Signature Authentication in the Internet Key Exchange Version 2 (IKEv2)
Draft of message to be sent after approval:
From: The IESG <email@example.com> To: IETF-Announce <firstname.lastname@example.org> Cc: RFC Editor <email@example.com>, ipsecme mailing list <firstname.lastname@example.org>, ipsecme chair <email@example.com> Subject: Protocol Action: 'Signature Authentication in IKEv2' to Proposed Standard (draft-kivinen-ipsecme-signature-auth-07.txt) The IESG has approved the following document: - 'Signature Authentication in IKEv2' (draft-kivinen-ipsecme-signature-auth-07.txt) as Proposed Standard This document is the product of the IP Security Maintenance and Extensions Working Group. The IESG contact persons are Kathleen Moriarty and Stephen Farrell. A URL of this Internet Draft is: http://datatracker.ietf.org/doc/draft-kivinen-ipsecme-signature-auth/
Technical Summary This document generalizes the IKEv2 signature support so it can support any signature method supported by the PKIX and also adds signature hash algorithm negotiation.
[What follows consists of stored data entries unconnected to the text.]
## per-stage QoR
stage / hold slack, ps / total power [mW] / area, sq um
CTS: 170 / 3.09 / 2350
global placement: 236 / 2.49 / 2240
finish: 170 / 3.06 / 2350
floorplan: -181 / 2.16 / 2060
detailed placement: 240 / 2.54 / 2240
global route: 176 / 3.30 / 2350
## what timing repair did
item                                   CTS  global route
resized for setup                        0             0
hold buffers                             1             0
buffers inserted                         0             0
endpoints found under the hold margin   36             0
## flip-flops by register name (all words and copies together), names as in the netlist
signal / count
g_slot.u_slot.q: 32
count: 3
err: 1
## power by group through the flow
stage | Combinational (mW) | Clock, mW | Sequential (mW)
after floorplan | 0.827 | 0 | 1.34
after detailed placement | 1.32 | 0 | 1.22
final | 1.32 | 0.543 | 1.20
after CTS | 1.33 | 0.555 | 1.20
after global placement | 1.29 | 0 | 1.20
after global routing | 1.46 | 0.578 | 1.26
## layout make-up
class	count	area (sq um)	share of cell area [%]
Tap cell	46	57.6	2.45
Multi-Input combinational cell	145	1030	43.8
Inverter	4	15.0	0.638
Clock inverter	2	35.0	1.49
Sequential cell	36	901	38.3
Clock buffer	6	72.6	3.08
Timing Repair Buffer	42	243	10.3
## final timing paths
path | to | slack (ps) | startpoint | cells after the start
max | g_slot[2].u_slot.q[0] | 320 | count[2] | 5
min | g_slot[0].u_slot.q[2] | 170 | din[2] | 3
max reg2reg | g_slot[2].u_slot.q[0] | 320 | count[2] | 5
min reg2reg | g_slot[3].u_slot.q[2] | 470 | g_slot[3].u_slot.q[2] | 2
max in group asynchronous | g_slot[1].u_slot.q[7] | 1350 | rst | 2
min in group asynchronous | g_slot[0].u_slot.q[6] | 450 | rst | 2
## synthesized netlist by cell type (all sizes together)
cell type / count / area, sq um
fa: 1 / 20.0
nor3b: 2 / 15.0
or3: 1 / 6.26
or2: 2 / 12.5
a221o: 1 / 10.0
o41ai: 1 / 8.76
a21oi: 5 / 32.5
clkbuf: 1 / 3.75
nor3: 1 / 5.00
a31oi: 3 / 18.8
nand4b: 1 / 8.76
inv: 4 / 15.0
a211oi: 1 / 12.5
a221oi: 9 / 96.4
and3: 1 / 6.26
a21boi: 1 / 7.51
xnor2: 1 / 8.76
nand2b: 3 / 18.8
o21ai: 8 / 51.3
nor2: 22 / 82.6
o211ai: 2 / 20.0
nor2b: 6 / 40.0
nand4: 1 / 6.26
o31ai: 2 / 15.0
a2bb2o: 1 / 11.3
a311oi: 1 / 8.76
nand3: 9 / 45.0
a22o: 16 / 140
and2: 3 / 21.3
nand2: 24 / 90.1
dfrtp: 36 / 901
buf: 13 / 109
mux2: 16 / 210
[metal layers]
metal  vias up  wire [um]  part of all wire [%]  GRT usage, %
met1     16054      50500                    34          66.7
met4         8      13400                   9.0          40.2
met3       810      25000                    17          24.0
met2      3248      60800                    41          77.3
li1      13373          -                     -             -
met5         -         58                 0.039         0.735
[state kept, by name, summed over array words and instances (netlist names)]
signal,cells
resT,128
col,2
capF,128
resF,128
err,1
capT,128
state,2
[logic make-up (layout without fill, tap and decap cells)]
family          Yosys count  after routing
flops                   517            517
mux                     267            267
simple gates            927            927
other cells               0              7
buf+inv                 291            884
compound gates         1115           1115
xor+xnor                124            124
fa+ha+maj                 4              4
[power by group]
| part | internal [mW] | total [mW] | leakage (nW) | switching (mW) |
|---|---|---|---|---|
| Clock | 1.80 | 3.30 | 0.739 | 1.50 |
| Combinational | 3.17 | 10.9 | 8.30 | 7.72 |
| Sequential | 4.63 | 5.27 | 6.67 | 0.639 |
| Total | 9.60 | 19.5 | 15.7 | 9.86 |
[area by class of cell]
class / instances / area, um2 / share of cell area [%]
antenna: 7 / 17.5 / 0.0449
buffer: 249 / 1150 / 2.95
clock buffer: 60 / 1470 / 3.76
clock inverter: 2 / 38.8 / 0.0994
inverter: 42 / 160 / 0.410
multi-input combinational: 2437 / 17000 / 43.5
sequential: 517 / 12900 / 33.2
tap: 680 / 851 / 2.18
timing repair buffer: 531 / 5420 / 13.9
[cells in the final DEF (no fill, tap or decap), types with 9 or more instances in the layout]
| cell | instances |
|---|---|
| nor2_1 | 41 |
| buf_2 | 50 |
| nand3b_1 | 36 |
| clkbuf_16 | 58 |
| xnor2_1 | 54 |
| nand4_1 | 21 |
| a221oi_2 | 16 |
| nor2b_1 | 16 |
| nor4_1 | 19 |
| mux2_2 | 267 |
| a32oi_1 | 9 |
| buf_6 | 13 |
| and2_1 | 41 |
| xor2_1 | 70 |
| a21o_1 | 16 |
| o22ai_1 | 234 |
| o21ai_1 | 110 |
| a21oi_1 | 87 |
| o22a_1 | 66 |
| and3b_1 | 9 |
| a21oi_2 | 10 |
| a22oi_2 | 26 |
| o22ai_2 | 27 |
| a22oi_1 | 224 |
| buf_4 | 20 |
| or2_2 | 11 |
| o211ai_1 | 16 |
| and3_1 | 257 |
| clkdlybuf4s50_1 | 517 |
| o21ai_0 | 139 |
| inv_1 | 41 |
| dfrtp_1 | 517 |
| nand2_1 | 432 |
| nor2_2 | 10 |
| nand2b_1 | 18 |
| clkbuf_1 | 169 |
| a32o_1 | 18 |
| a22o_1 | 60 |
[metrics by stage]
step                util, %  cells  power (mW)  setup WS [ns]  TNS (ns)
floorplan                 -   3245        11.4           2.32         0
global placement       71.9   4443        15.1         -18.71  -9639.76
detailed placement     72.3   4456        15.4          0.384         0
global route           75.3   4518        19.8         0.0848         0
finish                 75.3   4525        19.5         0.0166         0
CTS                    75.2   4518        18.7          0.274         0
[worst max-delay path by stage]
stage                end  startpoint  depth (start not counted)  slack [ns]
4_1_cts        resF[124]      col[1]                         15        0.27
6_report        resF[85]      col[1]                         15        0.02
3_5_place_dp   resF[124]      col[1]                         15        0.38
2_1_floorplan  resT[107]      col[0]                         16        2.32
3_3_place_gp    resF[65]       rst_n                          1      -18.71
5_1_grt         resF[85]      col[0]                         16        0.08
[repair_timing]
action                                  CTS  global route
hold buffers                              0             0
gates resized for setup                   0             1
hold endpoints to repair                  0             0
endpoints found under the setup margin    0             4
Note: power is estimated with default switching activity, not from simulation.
--- config.mk ---
export PLATFORM = sky130hd
export DESIGN_NAME = lcd_controller_flat
export DESIGN_NICKNAME = d
export VERILOG_FILES = /design/src/rtl/lcd_pkg.sv /design/src/rtl/lcd_if.sv /design/src/rtl/lcd_init_rom.sv /design/src/rtl/lcd_controller.sv /design/src/flat_wrapper.sv
export SDC_FILE = /design/constraint.sdc
export NUM_CORES = 1
export LEC_CHECK = 0
export CORE_ASPECT_RATIO = 1.75
export CORE_MARGIN = 8
export CORE_UTILIZATION = 49
export CTS_CLUSTER_SIZE = 25
export DETAILED_ROUTE_END_ITERATION = 12
export GPL_TIMING_DRIVEN = 0
export PLACE_DENSITY = 0.75
export SETUP_SLACK_MARGIN = 0.2
export SLEW_MARGIN = 10
export SYNTH_ARGS = -nofsm -noshare
export SYNTH_HDL_FRONTEND = slang
export SYNTH_SLANG_ARGS = --single-unit
--- constraint.sdc ---
create_clock -name CLK -period 2.05 [get_ports CLK]
set_input_delay 0.3075 -clock CLK [delete_from_list [all_inputs] [get_ports CLK]]
set_output_delay 0.3075 -clock CLK [all_outputs]
set_load 0.01 [all_outputs]
--- src/rtl/lcd_pkg.sv ---
// Shared types and constants for the HD44780 4-bit upstream sequencer.
// Holds the controller state encoding, bus widths and the power-on init ROM.
package lcd_pkg;

  localparam int CMD_W    = 5;
  localparam int DLY_W    = 21;
  localparam int INIT_LEN = 12;
  localparam int IDX_W    = 4;

  localparam int DEF_NIBBLE_DELAY = 50;
  localparam int DEF_BYTE_DELAY   = 2000;
  localparam int DEF_CLEAR_DELAY  = 82000;

  typedef enum logic [3:0] {
    POWER_WAIT,
    INIT_ISSUE,
    INIT_WAIT,
    INIT_GAP,
    READY,
    HI_ISSUE,
    HI_WAIT,
    HI_GAP,
    LO_ISSUE,
    LO_WAIT,
    LO_GAP
  } state_t;

  typedef struct packed {
    logic [3:0]       nibble;
    logic [DLY_W-1:0] delay;
  } init_entry_t;

  // Three wake-up 0x3 nibbles, switch to 4-bit, then 0x28, 0x0C, 0x01, 0x06 split into nibbles.
  localparam init_entry_t INIT_ROM [INIT_LEN] = '{
    '{4'h3, 21'd205000},
    '{4'h3, 21'd5000},
    '{4'h3, DLY_W'(DEF_BYTE_DELAY)},
    '{4'h2, DLY_W'(DEF_BYTE_DELAY)},
    '{4'h2, DLY_W'(DEF_NIBBLE_DELAY)},
    '{4'h8, DLY_W'(DEF_BYTE_DELAY)},
    '{4'h0, DLY_W'(DEF_NIBBLE_DELAY)},
    '{4'hC, DLY_W'(DEF_BYTE_DELAY)},
    '{4'h0, DLY_W'(DEF_NIBBLE_DELAY)},
    '{4'h1, DLY_W'(DEF_CLEAR_DELAY)},
    '{4'h0, DLY_W'(DEF_NIBBLE_DELAY)},
    '{4'h6, DLY_W'(DEF_BYTE_DELAY)}
  };

  // Clear display (0x01) and return home (0x02/0x03) need the long settle time.
  function automatic logic is_long_cmd(input logic rs, input logic [7:0] data);
    return !rs && (data == 8'h01 || data == 8'h02 || data == 8'h03);
  endfunction

endpackage

--- src/rtl/lcd_if.sv ---
// Byte-write request bus plus the nibble-transfer bus towards lcd_transfer.
// master = requester/transfer-engine side, slave = lcd_controller.
interface lcd_if;
  import lcd_pkg::*;

  logic             wrValid;
  logic             wrRs;
  logic [7:0]       wrData;
  logic             wrReady;
  logic             initDone;
  logic             sendCommand;
  logic [CMD_W-1:0] command;
  logic [DLY_W-1:0] commandDelay;
  logic             commandDone;

  modport master (
    output wrValid, wrRs, wrData, commandDone,
    input  wrReady, initDone, sendCommand, command, commandDelay
  );

  modport slave (
    input  wrValid, wrRs, wrData, commandDone,
    output wrReady, initDone, sendCommand, command, commandDelay
  );

endinterface

--- src/rtl/lcd_init_rom.sv ---
// Combinational lookup of the power-on init sequence: index -> {RS=0, nibble} and delay.
module lcd_init_rom
  import lcd_pkg::*;
(
  input  logic [IDX_W-1:0] idx,
  output logic [CMD_W-1:0] command,
  output logic [DLY_W-1:0] delay
);

  init_entry_t entry;

  always_comb begin
    entry = '0;
    if (idx < IDX_W'(INIT_LEN)) entry = INIT_ROM[idx];
    command = {1'b0, entry.nibble};
    delay   = entry.delay;
  end

endmodule

--- src/rtl/lcd_controller.sv ---
// Sequencer in front of lcd_transfer: power-on wait, 4-bit init, then byte writes
// split into high/low nibble transfers with a one-cycle gap after every completion.
module lcd_controller
  import lcd_pkg::*;
#(
  parameter int FREQ            = 50000000,
  parameter int POWER_ON_CYCLES = (FREQ / 1000) * 15,
  parameter int NIBBLE_DELAY    = FREQ / 1000000,
  parameter int BYTE_DELAY      = FREQ / 25000,
  parameter int CLEAR_DELAY     = (FREQ / 1000000) * 1640
) (
  input logic   CLK,
  input logic   RST_N,
  lcd_if.slave  bus
);

  localparam logic [DLY_W-1:0] POWER_LAST = DLY_W'(POWER_ON_CYCLES - 1);
  localparam logic [IDX_W-1:0] INIT_LAST  = IDX_W'(INIT_LEN - 1);

  state_t           state;
  logic [DLY_W-1:0] wait_cnt;
  logic [IDX_W-1:0] init_idx;
  logic             rs_q;
  logic [7:0]       data_q;
  logic [CMD_W-1:0] rom_cmd;
  logic [DLY_W-1:0] rom_dly;

  lcd_init_rom u_rom (
    .idx     (init_idx),
    .command (rom_cmd),
    .delay   (rom_dly)
  );

  always_ff @(posedge CLK or negedge RST_N) begin
    if (!RST_N) begin
      state            <= POWER_WAIT;
      wait_cnt         <= '0;
      init_idx         <= '0;
      rs_q             <= 1'b0;
      data_q           <= '0;
      bus.wrReady      <= 1'b0;
      bus.initDone     <= 1'b0;
      bus.sendCommand  <= 1'b0;
      bus.command      <= '0;
      bus.commandDelay <= '0;
    end else begin
      bus.sendCommand <= 1'b0;
      case (state)
        POWER_WAIT: begin
          if (wait_cnt == POWER_LAST) state <= INIT_ISSUE;
          else wait_cnt <= wait_cnt + 1'b1;
        end
        INIT_ISSUE: begin
          bus.command      <= rom_cmd;
          bus.commandDelay <= rom_dly;
          bus.sendCommand  <= 1'b1;
          state            <= INIT_WAIT;
        end
        INIT_WAIT: if (bus.commandDone) state <= INIT_GAP;
        INIT_GAP: begin
          if (init_idx == INIT_LAST) begin
            bus.initDone <= 1'b1;
            bus.wrReady  <= 1'b1;
            state        <= READY;
          end else begin
            init_idx <= init_idx + 1'b1;
            state    <= INIT_ISSUE;
          end
        end
        READY: begin
          if (bus.wrValid && bus.wrReady) begin
            rs_q        <= bus.wrRs;
            data_q      <= bus.wrData;
            bus.wrReady <= 1'b0;
            state       <= HI_ISSUE;
          end
        end
        HI_ISSUE: begin
          bus.command      <= {rs_q, data_q[7:4]};
          bus.commandDelay <= DLY_W'(NIBBLE_DELAY);
          bus.sendCommand  <= 1'b1;
          state            <= HI_WAIT;
        end
        HI_WAIT: if (bus.commandDone) state <= HI_GAP;
        HI_GAP:  state <= LO_ISSUE;
        LO_ISSUE: begin
          bus.command      <= {rs_q, data_q[3:0]};
          bus.commandDelay <= is_long_cmd(rs_q, data_q) ? DLY_W'(CLEAR_DELAY)
                                                        : DLY_W'(BYTE_DELAY);
          bus.sendCommand  <= 1'b1;
          state            <= LO_WAIT;
        end
        LO_WAIT: if (bus.commandDone) state <= LO_GAP;
        LO_GAP: begin
          bus.wrReady <= 1'b1;
          state       <= READY;
        end
        default: state <= POWER_WAIT;
      endcase
    end
  end

endmodule

--- src/flat_wrapper.sv ---
// flat-port wrapper written by rule: the top's interface ports become plain ports
module lcd_controller_flat import lcd_pkg::*;
#(
  parameter int FREQ            = 50000000,
  parameter int POWER_ON_CYCLES = (FREQ / 1000) * 15,
  parameter int NIBBLE_DELAY    = FREQ / 1000000,
  parameter int BYTE_DELAY      = FREQ / 25000,
  parameter int CLEAR_DELAY     = (FREQ / 1000000) * 1640
)
  (CLK, RST_N, bus_wrValid, bus_wrRs, bus_wrData, bus_commandDone, bus_wrReady, bus_initDone, bus_sendCommand, bus_command, bus_commandDelay);
  lcd_if bus_i ();
  input logic CLK;
  input logic RST_N;
  input wire logic [$bits(bus_i.wrValid)-1:0] bus_wrValid;
  input wire logic [$bits(bus_i.wrRs)-1:0] bus_wrRs;
  input wire logic [$bits(bus_i.wrData)-1:0] bus_wrData;
  input wire logic [$bits(bus_i.commandDone)-1:0] bus_commandDone;
  output wire logic [$bits(bus_i.wrReady)-1:0] bus_wrReady;
  output wire logic [$bits(bus_i.initDone)-1:0] bus_initDone;
  output wire logic [$bits(bus_i.sendCommand)-1:0] bus_sendCommand;
  output wire logic [$bits(bus_i.command)-1:0] bus_command;
  output wire logic [$bits(bus_i.commandDelay)-1:0] bus_commandDelay;
  assign bus_i.wrValid = bus_wrValid;
  assign bus_i.wrRs = bus_wrRs;
  assign bus_i.wrData = bus_wrData;
  assign bus_i.commandDone = bus_commandDone;
  assign bus_wrReady = bus_i.wrReady;
  assign bus_initDone = bus_i.initDone;
  assign bus_sendCommand = bus_i.sendCommand;
  assign bus_command = bus_i.command;
  assign bus_commandDelay = bus_i.commandDelay;
  lcd_controller #(.FREQ(FREQ), .POWER_ON_CYCLES(POWER_ON_CYCLES), .NIBBLE_DELAY(NIBBLE_DELAY), .BYTE_DELAY(BYTE_DELAY), .CLEAR_DELAY(CLEAR_DELAY)) u_core (.CLK(CLK), .RST_N(RST_N), .bus(bus_i));
endmodule
Yosys cells after proc, flatten, opt, wreduce, memory -nomap -nowiden
Memories as Yosys holds them, arrays and structs flattened.
Cells that the tools add are included.
{ "classes": {"muxes": 17, "order_cmp": 2, "n_bitwise": 3, "n_reduce_logical": 15, "add_sub_neg": 2, "n_eq_ne": 21} }
{ "op_table": {"columns": ["cell", "count"], "rows": [
  ["25-bit two-way mux", 3],
  ["21-bit one-hot mux with 3 select lines", 1],
  ["4-bit one-hot mux with 11 select lines", 1],
  ["21-bit by 1-bit adder with 21-bit output, second input constant", 1],
  ["21-bit by 20-bit == test with 1-bit output, second input constant", 1],
  ["4-bit two-way mux", 5],
  ["17-bit two-way mux", 1],
  ["4-bit by 3-bit == test with 1-bit output, second input constant", 4],
  ["4-bit == test, second input constant", 4],
  ["8-bit by 2-bit == test with 1-bit output, second input constant", 2],
  ["5-bit one-hot mux with 3 select lines", 1],
  ["4-bit by 2-bit == test with 1-bit output, second input constant", 2],
  ["8-bit by 1-bit == test with 1-bit output, second input constant", 1],
  ["2-bit AND reduction", 4],
  ["2-bit by 1-bit != test with 1-bit output, second input constant", 3],
  ["2-bit != test, second input constant", 3],
  ["3-bit nonzero test", 2],
  ["5-bit greater-or-equal comparator, second input constant", 1],
  ["4-bit inverter with 5-bit output", 1],
  ["5-bit AND reduction", 1],
  ["4-bit by 1-bit adder with 4-bit output, second input constant", 1],
  ["4-bit by 1-bit == test with 1-bit output, second input constant", 1],
  ["4-bit zero test", 1],
  ["4-bit less-than comparator, second input constant", 1],
  ["9 further kinds", 14]
]} }
{ "word_totals": {"inputBits": 13, "mem_bits_ro": 400, "mem_count": 1, "output_inout_bits": 29, "register_bits": 67, "elab_cells": 71} }
{ "memory_table": {"columns": ["name", "words", "width", "rd", "rd_clocked_by_memory_dff", "wr", "line", "text"], "rows": [
  ["(no name shown)", 16, 25, 1, 0, 0, "lcd_init_rom.sv:14", "if (idx < IDX_W'(INIT_LEN)) entry = INIT_ROM[idx];"]
]} }

Longest topological paths before layout
Gate-level depths: netlist of the first run.
{ "depth": {"word_depth": 6, "depth_mapped": 6, "mapped_depth_nobuf": 6} }

Hierarchy
A second synthesis of the first run with hierarchy kept.
{ "unflattened": {"hier_cells": 347, "hier_area_um2": 3412.0} }
{ "modules_own_cells": {"columns": ["module", "area_each_um2", "cells_per_inst", "n_inst"], "rows": [
  ["lcd_controller", 3103.0, 308, 1],
  ["lcd_init_rom", 309.0, 39, 1]
]} }

Worst setup path after synthesis of the first run
OpenSTA, ideal clock, no wires.
{ "synth_timing": {"path_type": "reg2reg", "startpoint": "reg u_core.init_idx[0]", "endpoint": "reg u_core.init_idx[1]", "arrival_time_ns": 1.804, "t_required_ns": 1.925, "slack_ns": 0.121, "stages_incl_launch_ff": 6, "setup_ns": 0.125, "synth_period_minus_slack_ns": 1.929, "path_cell_list": "dfrtp_1 ha_1 and3b_1 or4_1 clkbuf_1 mux2_2"} }
{ "synth_between": {"elab_chain_len": 3, "elab_cells_between_ends": 4, "cone_classes": "add/sub: 1; eq/ne: 1; bitwise: 1; reduce/logical: 1"} }
{ "synth_rtl": {"columns": ["element", "line", "text"], "rows": [
  ["start: declaration", "lcd_controller.sv:22", "logic [IDX_W-1:0] init_idx;"],
  ["start signal: assignment", "lcd_controller.sv:66", "init_idx <= init_idx + 1'b1;"],
  ["branches (longest 3 deep; another with 4-bit by 1-bit adder with 4-bit output)", null, null]
]} }
Several ways; the timed one is not identified.
A chain may end at the register's enable or synchronous reset.

Worst setup path after layout of the first run
Same ends and word-level chain as after synthesis.
**src/rtl/regfile_scoreboard_if.sv**
```systemverilog
// Decode/writeback-facing bus of regfile_scoreboard: read ports, writeback, issue and flush.
// master = decode/writeback pipeline side, slave = register file.
interface regfile_scoreboard_if #(
   parameter int ADDR_WIDTH = 5,
   parameter int DATA_WIDTH = 32,
   parameter int NR_READ    = 2
);
   logic [NR_READ*ADDR_WIDTH-1:0] Raddr;
   logic [NR_READ*DATA_WIDTH-1:0] Rdata;
   logic [NR_READ-1:0]            Rbusy;
   logic                          RegWr;
   logic [ADDR_WIDTH-1:0]         Rw;
   logic [DATA_WIDTH-1:0]         busW;
   logic                          IssueVld;
   logic [ADDR_WIDTH-1:0]         IssueRd;
   logic                          IssueRdy;
   logic                          Flush;
   logic [ADDR_WIDTH:0]           BusyCnt;

   modport master (
      output Raddr, RegWr, Rw, busW, IssueVld, IssueRd, Flush,
      input  Rdata, Rbusy, IssueRdy, BusyCnt
   );

   modport slave (
      input  Raddr, RegWr, Rw, busW, IssueVld, IssueRd, Flush,
      output Rdata, Rbusy, IssueRdy, BusyCnt
   );
endinterface

```
**src/rtl/regfile_scoreboard.sv**
```systemverilog
// Integer register file with NR_READ async read ports, one write port and a pending-write scoreboard.
// Define RF_BYPASS_EN for write-first forwarding on the read ports; default is read-before-write.
module regfile_scoreboard #(
   parameter int ADDR_WIDTH = 5,
   parameter int DATA_WIDTH = 32,
   parameter int NR_READ    = 2
) (
   input  logic                Wrclk,
   input  logic                Rst_n,
   regfile_scoreboard_if.slave bus
);
   localparam int DEPTH = 2**ADDR_WIDTH;
   localparam int CW    = ADDR_WIDTH + 1;

   logic [DATA_WIDTH-1:0] rf_reg [DEPTH];
   logic [DEPTH-1:0]      busy_reg;
   logic [DEPTH-1:0]      busy_next;
   logic [CW-1:0]         busy_cnt_reg;
   logic [CW-1:0]         busy_cnt_next;
   logic                  wr_en;
   logic                  issue_acc;

   assign wr_en = bus.RegWr && (bus.Rw != '0);

   // A writeback to the same register frees it this cycle, so the issue may proceed.
   assign bus.IssueRdy = !busy_reg[bus.IssueRd]
                       || (bus.RegWr && (bus.Rw == bus.IssueRd))
                       || (bus.IssueRd == '0)
                       || bus.Flush;
   assign issue_acc    = bus.IssueVld && bus.IssueRdy && (bus.IssueRd != '0);

   // Ordering gives flush < writeback clear < issue set.
   always_comb begin
      busy_next = busy_reg;
      if (bus.Flush) begin
         busy_next = '0;
      end
      if (wr_en) begin
         busy_next[bus.Rw] = 1'b0;
      end
      if (issue_acc) begin
         busy_next[bus.IssueRd] = 1'b1;
      end
      busy_next[0] = 1'b0;
   end

   always_comb begin
      busy_cnt_next = '0;
      for (int i = 0; i < DEPTH; i++) begin
         busy_cnt_next = busy_cnt_next + CW'(busy_next[i]);
      end
   end

   always_ff @(posedge Wrclk or negedge Rst_n) begin
      if (!Rst_n) begin
         for (int i = 0; i < DEPTH; i++) begin
            rf_reg[i] <= '0;
         end
         busy_reg     <= '0;
         busy_cnt_reg <= '0;
      end else begin
         if (wr_en) begin
            rf_reg[bus.Rw] <= bus.busW;
         end
         busy_reg     <= busy_next;
         busy_cnt_reg <= busy_cnt_next;
      end
   end

   assign bus.BusyCnt = busy_cnt_reg;

   genvar gi;
   generate
      for (gi = 0; gi < NR_READ; gi++) begin : g_rd
         logic [ADDR_WIDTH-1:0] ra;
         assign ra = bus.Raddr[gi*ADDR_WIDTH +: ADDR_WIDTH];
`ifdef RF_BYPASS_EN
         // Forwarding is gated by Rst_n so reads stay zero while reset is held.
         logic byp;
         assign byp = Rst_n && wr_en && (ra == bus.Rw);
         assign bus.Rdata[gi*DATA_WIDTH +: DATA_WIDTH] = byp ? bus.busW : rf_reg[ra];
         assign bus.Rbusy[gi] = !byp && busy_reg[ra];
`else
         assign bus.Rdata[gi*DATA_WIDTH +: DATA_WIDTH] = rf_reg[ra];
         assign bus.Rbusy[gi] = busy_reg[ra];
`endif
      end
   endgenerate
endmodule
```
**src/flat_wrapper.sv**
```systemverilog
// flat-port wrapper written by rule: the top's interface ports become plain ports
module regfile_scoreboard_flat 
#(
   parameter int ADDR_WIDTH = 5,
   parameter int DATA_WIDTH = 32,
   parameter int NR_READ    = 2
)
  (Wrclk, Rst_n, bus_Raddr, bus_RegWr, bus_Rw, bus_busW, bus_IssueVld, bus_IssueRd, bus_Flush, bus_Rdata, bus_Rbusy, bus_IssueRdy, bus_BusyCnt);
  regfile_scoreboard_if #(.ADDR_WIDTH(ADDR_WIDTH), .DATA_WIDTH(DATA_WIDTH), .NR_READ(NR_READ)) bus_i ();
  input  logic Wrclk;
  input  logic Rst_n;
  input wire logic [$bits(bus_i.Raddr)-1:0] bus_Raddr;
  input wire logic [$bits(bus_i.RegWr)-1:0] bus_RegWr;
  input wire logic [$bits(bus_i.Rw)-1:0] bus_Rw;
  input wire logic [$bits(bus_i.busW)-1:0] bus_busW;
  input wire logic [$bits(bus_i.IssueVld)-1:0] bus_IssueVld;
  input wire logic [$bits(bus_i.IssueRd)-1:0] bus_IssueRd;
  input wire logic [$bits(bus_i.Flush)-1:0] bus_Flush;
  output wire logic [$bits(bus_i.Rdata)-1:0] bus_Rdata;
  output wire logic [$bits(bus_i.Rbusy)-1:0] bus_Rbusy;
  output wire logic [$bits(bus_i.IssueRdy)-1:0] bus_IssueRdy;
  output wire logic [$bits(bus_i.BusyCnt)-1:0] bus_BusyCnt;
  assign bus_i.Raddr = bus_Raddr;
  assign bus_i.RegWr = bus_RegWr;
  assign bus_i.Rw = bus_Rw;
  assign bus_i.busW = bus_busW;
  assign bus_i.IssueVld = bus_IssueVld;
  assign bus_i.IssueRd = bus_IssueRd;
  assign bus_i.Flush = bus_Flush;
  assign bus_Rdata = bus_i.Rdata;
  assign bus_Rbusy = bus_i.Rbusy;
  assign bus_IssueRdy = bus_i.IssueRdy;
  assign bus_BusyCnt = bus_i.BusyCnt;
  regfile_scoreboard #(.ADDR_WIDTH(ADDR_WIDTH), .DATA_WIDTH(DATA_WIDTH), .NR_READ(NR_READ)) u_core (.Wrclk(Wrclk), .Rst_n(Rst_n), .bus(bus_i));
endmodule
```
This means that all types of signatures, not just RSA and ECDSA, and any type of elliptic curves can be supported. Working Group Summary The WG discussion of the document was very good, with wide consensus for adoption. There were no objections to adoption. There were only a few small changes requested during IETF Last Call, which were addressed by the authors. Document Quality The draft went through an extensive editorial revision after WG Last Call, and that version was last called again in the WG. Joel Snyder was added as co-author. This is a protocol extension and is meant for proposed standard. Personnel Paul Hoffman (IPsecME WG co-chair) is the document shepherd and Kathleen Moriarty is the responsible AD. The IANA Expert(s) for the registries in this document are to be by expert review, likely the document editor.